» Records shown:
BEGIN

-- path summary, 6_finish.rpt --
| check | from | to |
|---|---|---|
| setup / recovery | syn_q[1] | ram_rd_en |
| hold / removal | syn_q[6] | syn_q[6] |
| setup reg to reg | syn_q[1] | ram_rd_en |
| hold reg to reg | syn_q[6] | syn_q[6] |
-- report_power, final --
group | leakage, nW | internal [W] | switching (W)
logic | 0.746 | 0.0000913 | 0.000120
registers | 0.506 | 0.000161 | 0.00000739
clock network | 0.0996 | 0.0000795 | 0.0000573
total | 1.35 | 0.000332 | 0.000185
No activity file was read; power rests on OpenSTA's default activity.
File: config.mk
export PLATFORM = sky130hd
export DESIGN_NAME = i2cm_slave
export DESIGN_NICKNAME = d
export VERILOG_FILES = /design/src/rtl/i2cm_pkg.sv /design/src/rtl/i2cm_sel_match.sv /design/src/rtl/i2cm_addr_ctr.sv /design/src/rtl/i2cm_slave.sv
export SDC_FILE = /design/constraint.sdc
export NUM_CORES = 1
export LEC_CHECK = 0
export BUFFER_PORTS_ARGS = -buffer_cell sky130_fd_sc_hd__buf_2
export CORE_MARGIN = 2
export CORE_UTILIZATION = 36
export DETAILED_ROUTE_END_ITERATION = 16
export PLACE_DENSITY = 0.58
export SYNTH_ARGS = -nofsm -noshare
export SYNTH_HDL_FRONTEND = slang
export SYNTH_SLANG_ARGS = --single-unit
File: constraint.sdc
create_clock -name clk -period 6 [get_ports clk]
set_clock_uncertainty 0.2 [all_clocks]
set_input_delay 1.2 -clock clk [delete_from_list [all_inputs] [get_ports clk]]
set_output_delay 1.2 -clock clk [all_outputs]
set_load 0.01 [all_outputs]
[src/rtl/hsr_pkg.sv]
package hsr_pkg;
    // Output sync positions are quantised to this many pixels.
    localparam int GRID = 8;

    // Round to the nearest grid point; the half-way value rounds up.
    function automatic logic [31:0] snap_grid(input logic [31:0] x);
        logic [31:0] t;
        t = x + 32'(GRID / 2);
        return t & ~32'(GRID - 1);
    endfunction
endpackage

[src/rtl/hsr_delay.sv]
module hsr_delay #(
    parameter int W     = 8,
    parameter int DEPTH = 4
) (
    input  logic         clk,
    input  logic         rst_n,
    input  logic [W-1:0] din,
    output logic [W-1:0] dout
);
    logic [W-1:0] st_d [DEPTH];
    logic [W-1:0] st_q [DEPTH];

    generate
        if (DEPTH == 1) begin : g_one
            always_comb st_d[0] = din;
        end else begin : g_chain
            always_comb begin
                st_d[0] = din;
                for (int i = 1; i < DEPTH; i++) st_d[i] = st_q[i-1];
            end
        end
    endgenerate

    always_ff @(posedge clk or negedge rst_n) begin
        if (!rst_n) begin
            for (int i = 0; i < DEPTH; i++) st_q[i] <= '0;
        end else begin
            for (int i = 0; i < DEPTH; i++) st_q[i] <= st_d[i];
        end
    end

    assign dout = st_q[DEPTH-1];
endmodule

[src/rtl/hsr_meas.sv]
module hsr_meas #(
    parameter int CW = 12
) (
    input  logic          clk,
    input  logic          rst_n,
    input  logic          de_i,
    input  logic          hs_i,
    output logic          locked_o,
    output logic [CW-1:0] off_o,
    output logic [CW-1:0] wid_o
);
    localparam logic [CW-1:0] CMAX = '1;
    localparam logic [CW-1:0] SMAX = CMAX & ~CW'(hsr_pkg::GRID - 1);
    localparam logic [CW-1:0] GSTEP = CW'(hsr_pkg::GRID);

    typedef struct packed {
        logic          de_p;
        logic          hs_p;
        logic          armed;
        logic          mval;
        logic          pval;
        logic          locked;
        logic [CW-1:0] cnt;
        logic [CW-1:0] oraw;
        logic [CW-1:0] po;
        logic [CW-1:0] pw;
        logic [CW-1:0] off;
        logic [CW-1:0] wid;
    } meas_t;

    meas_t d, q;

    function automatic logic [CW-1:0] snap_cl(input logic [CW-1:0] x);
        logic [31:0] s;
        s = hsr_pkg::snap_grid(32'(x));
        if (s > 32'(SMAX)) return SMAX;
        return s[CW-1:0];
    endfunction

    logic          fall, arm, rise, hfall, agree;
    logic [CW-1:0] cur, so, sw_r, sw;

    assign fall  = q.de_p & ~de_i;
    assign cur   = fall ? '0 : ((q.cnt == CMAX) ? CMAX : q.cnt + 1'b1);
    assign arm   = fall | (q.armed & ~de_i);
    assign rise  = hs_i & ~q.hs_p;
    assign hfall = ~hs_i & q.hs_p;
    assign so    = snap_cl(q.oraw);
    assign sw_r  = snap_cl(cur - q.oraw);
    assign sw    = (sw_r == '0) ? GSTEP : sw_r;
    assign agree = q.pval && (so == q.po) && (sw == q.pw);

    always_comb begin
        d = q;
        if (rise) begin
            if (arm) begin
                d.oraw = cur;
                d.mval = 1'b1;
            end else begin
                d.mval = 1'b0;
            end
        end else if (hfall && q.mval) begin
            if (agree) begin
                d.locked = 1'b1;
                d.off    = so;
                d.wid    = sw;
            end
            d.po   = so;
            d.pw   = sw;
            d.pval = 1'b1;
            d.mval = 1'b0;
        end
        d.de_p  = de_i;
        d.hs_p  = hs_i;
        d.cnt   = cur;
        d.armed = arm;
    end

    always_ff @(posedge clk or negedge rst_n) begin
        if (!rst_n) q <= '0;
        else        q <= d;
    end

    assign locked_o = q.locked;
    assign off_o    = q.off;
    assign wid_o    = q.wid;

    // lock is never lost without reset
    a_r9_lock_sticky: assert property (@(posedge clk) disable iff (!rst_n)
        q.locked |=> q.locked);
    // adopted offset lies on the grid
    a_r3_off_on_grid: assert property (@(posedge clk) disable iff (!rst_n)
        q.locked |-> (q.off[2:0] == 3'd0));
    // adopted width is a non-zero grid multiple
    a_r4_wid_min: assert property (@(posedge clk) disable iff (!rst_n)
        q.locked |-> (q.wid >= GSTEP && q.wid[2:0] == 3'd0));
endmodule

END

» Prompt: Word for word, retype all of the entries above.

» Response for this exercise:
-- path summary, 6_finish.rpt --
| check | from | to |
|---|---|---|
| setup / recovery | syn_q[1] | ram_rd_en |
| hold / removal | syn_q[6] | syn_q[6] |
| setup reg to reg | syn_q[1] | ram_rd_en |
| hold reg to reg | syn_q[6] | syn_q[6] |
-- report_power, final --
group | leakage, nW | internal [W] | switching (W)
logic | 0.746 | 0.0000913 | 0.000120
registers | 0.506 | 0.000161 | 0.00000739
clock network | 0.0996 | 0.0000795 | 0.0000573
total | 1.35 | 0.000332 | 0.000185
No activity file was read; power rests on OpenSTA's default activity.
File: config.mk
export PLATFORM = sky130hd
export DESIGN_NAME = i2cm_slave
export DESIGN_NICKNAME = d
export VERILOG_FILES = /design/src/rtl/i2cm_pkg.sv /design/src/rtl/i2cm_sel_match.sv /design/src/rtl/i2cm_addr_ctr.sv /design/src/rtl/i2cm_slave.sv
export SDC_FILE = /design/constraint.sdc
export NUM_CORES = 1
export LEC_CHECK = 0
export BUFFER_PORTS_ARGS = -buffer_cell sky130_fd_sc_hd__buf_2
export CORE_MARGIN = 2
export CORE_UTILIZATION = 36
export DETAILED_ROUTE_END_ITERATION = 16
export PLACE_DENSITY = 0.58
export SYNTH_ARGS = -nofsm -noshare
export SYNTH_HDL_FRONTEND = slang
export SYNTH_SLANG_ARGS = --single-unit
File: constraint.sdc
create_clock -name clk -period 6 [get_ports clk]
set_clock_uncertainty 0.2 [all_clocks]
set_input_delay 1.2 -clock clk [delete_from_list [all_inputs] [get_ports clk]]
set_output_delay 1.2 -clock clk [all_outputs]
set_load 0.01 [all_outputs]
[src/rtl/hsr_pkg.sv]
package hsr_pkg;
    // Output sync positions are quantised to this many pixels.
    localparam int GRID = 8;

    // Round to the nearest grid point; the half-way value rounds up.
    function automatic logic [31:0] snap_grid(input logic [31:0] x);
        logic [31:0] t;
        t = x + 32'(GRID / 2);
        return t & ~32'(GRID - 1);
    endfunction
endpackage

[src/rtl/hsr_delay.sv]
module hsr_delay #(
    parameter int W     = 8,
    parameter int DEPTH = 4
) (
    input  logic         clk,
    input  logic         rst_n,
    input  logic [W-1:0] din,
    output logic [W-1:0] dout
);
    logic [W-1:0] st_d [DEPTH];
    logic [W-1:0] st_q [DEPTH];

    generate
        if (DEPTH == 1) begin : g_one
            always_comb st_d[0] = din;
        end else begin : g_chain
            always_comb begin
                st_d[0] = din;
                for (int i = 1; i < DEPTH; i++) st_d[i] = st_q[i-1];
            end
        end
    endgenerate

    always_ff @(posedge clk or negedge rst_n) begin
        if (!rst_n) begin
            for (int i = 0; i < DEPTH; i++) st_q[i] <= '0;
        end else begin
            for (int i = 0; i < DEPTH; i++) st_q[i] <= st_d[i];
        end
    end

    assign dout = st_q[DEPTH-1];
endmodule

[src/rtl/hsr_meas.sv]
module hsr_meas #(
    parameter int CW = 12
) (
    input  logic          clk,
    input  logic          rst_n,
    input  logic          de_i,
    input  logic          hs_i,
    output logic          locked_o,
    output logic [CW-1:0] off_o,
    output logic [CW-1:0] wid_o
);
    localparam logic [CW-1:0] CMAX = '1;
    localparam logic [CW-1:0] SMAX = CMAX & ~CW'(hsr_pkg::GRID - 1);
    localparam logic [CW-1:0] GSTEP = CW'(hsr_pkg::GRID);

    typedef struct packed {
        logic          de_p;
        logic          hs_p;
        logic          armed;
        logic          mval;
        logic          pval;
        logic          locked;
        logic [CW-1:0] cnt;
        logic [CW-1:0] oraw;
        logic [CW-1:0] po;
        logic [CW-1:0] pw;
        logic [CW-1:0] off;
        logic [CW-1:0] wid;
    } meas_t;

    meas_t d, q;

    function automatic logic [CW-1:0] snap_cl(input logic [CW-1:0] x);
        logic [31:0] s;
        s = hsr_pkg::snap_grid(32'(x));
        if (s > 32'(SMAX)) return SMAX;
        return s[CW-1:0];
    endfunction

    logic          fall, arm, rise, hfall, agree;
    logic [CW-1:0] cur, so, sw_r, sw;

    assign fall  = q.de_p & ~de_i;
    assign cur   = fall ? '0 : ((q.cnt == CMAX) ? CMAX : q.cnt + 1'b1);
    assign arm   = fall | (q.armed & ~de_i);
    assign rise  = hs_i & ~q.hs_p;
    assign hfall = ~hs_i & q.hs_p;
    assign so    = snap_cl(q.oraw);
    assign sw_r  = snap_cl(cur - q.oraw);
    assign sw    = (sw_r == '0) ? GSTEP : sw_r;
    assign agree = q.pval && (so == q.po) && (sw == q.pw);

    always_comb begin
        d = q;
        if (rise) begin
            if (arm) begin
                d.oraw = cur;
                d.mval = 1'b1;
            end else begin
                d.mval = 1'b0;
            end
        end else if (hfall && q.mval) begin
            if (agree) begin
                d.locked = 1'b1;
                d.off    = so;
                d.wid    = sw;
            end
            d.po   = so;
            d.pw   = sw;
            d.pval = 1'b1;
            d.mval = 1'b0;
        end
        d.de_p  = de_i;
        d.hs_p  = hs_i;
        d.cnt   = cur;
        d.armed = arm;
    end

    always_ff @(posedge clk or negedge rst_n) begin
        if (!rst_n) q <= '0;
        else        q <= d;
    end

    assign locked_o = q.locked;
    assign off_o    = q.off;
    assign wid_o    = q.wid;

    // lock is never lost without reset
    a_r9_lock_sticky: assert property (@(posedge clk) disable iff (!rst_n)
        q.locked |=> q.locked);
    // adopted offset lies on the grid
    a_r3_off_on_grid: assert property (@(posedge clk) disable iff (!rst_n)
        q.locked |-> (q.off[2:0] == 3'd0));
    // adopted width is a non-zero grid multiple
    a_r4_wid_min: assert property (@(posedge clk) disable iff (!rst_n)
        q.locked |-> (q.wid >= GSTEP && q.wid[2:0] == 3'd0));
endmodule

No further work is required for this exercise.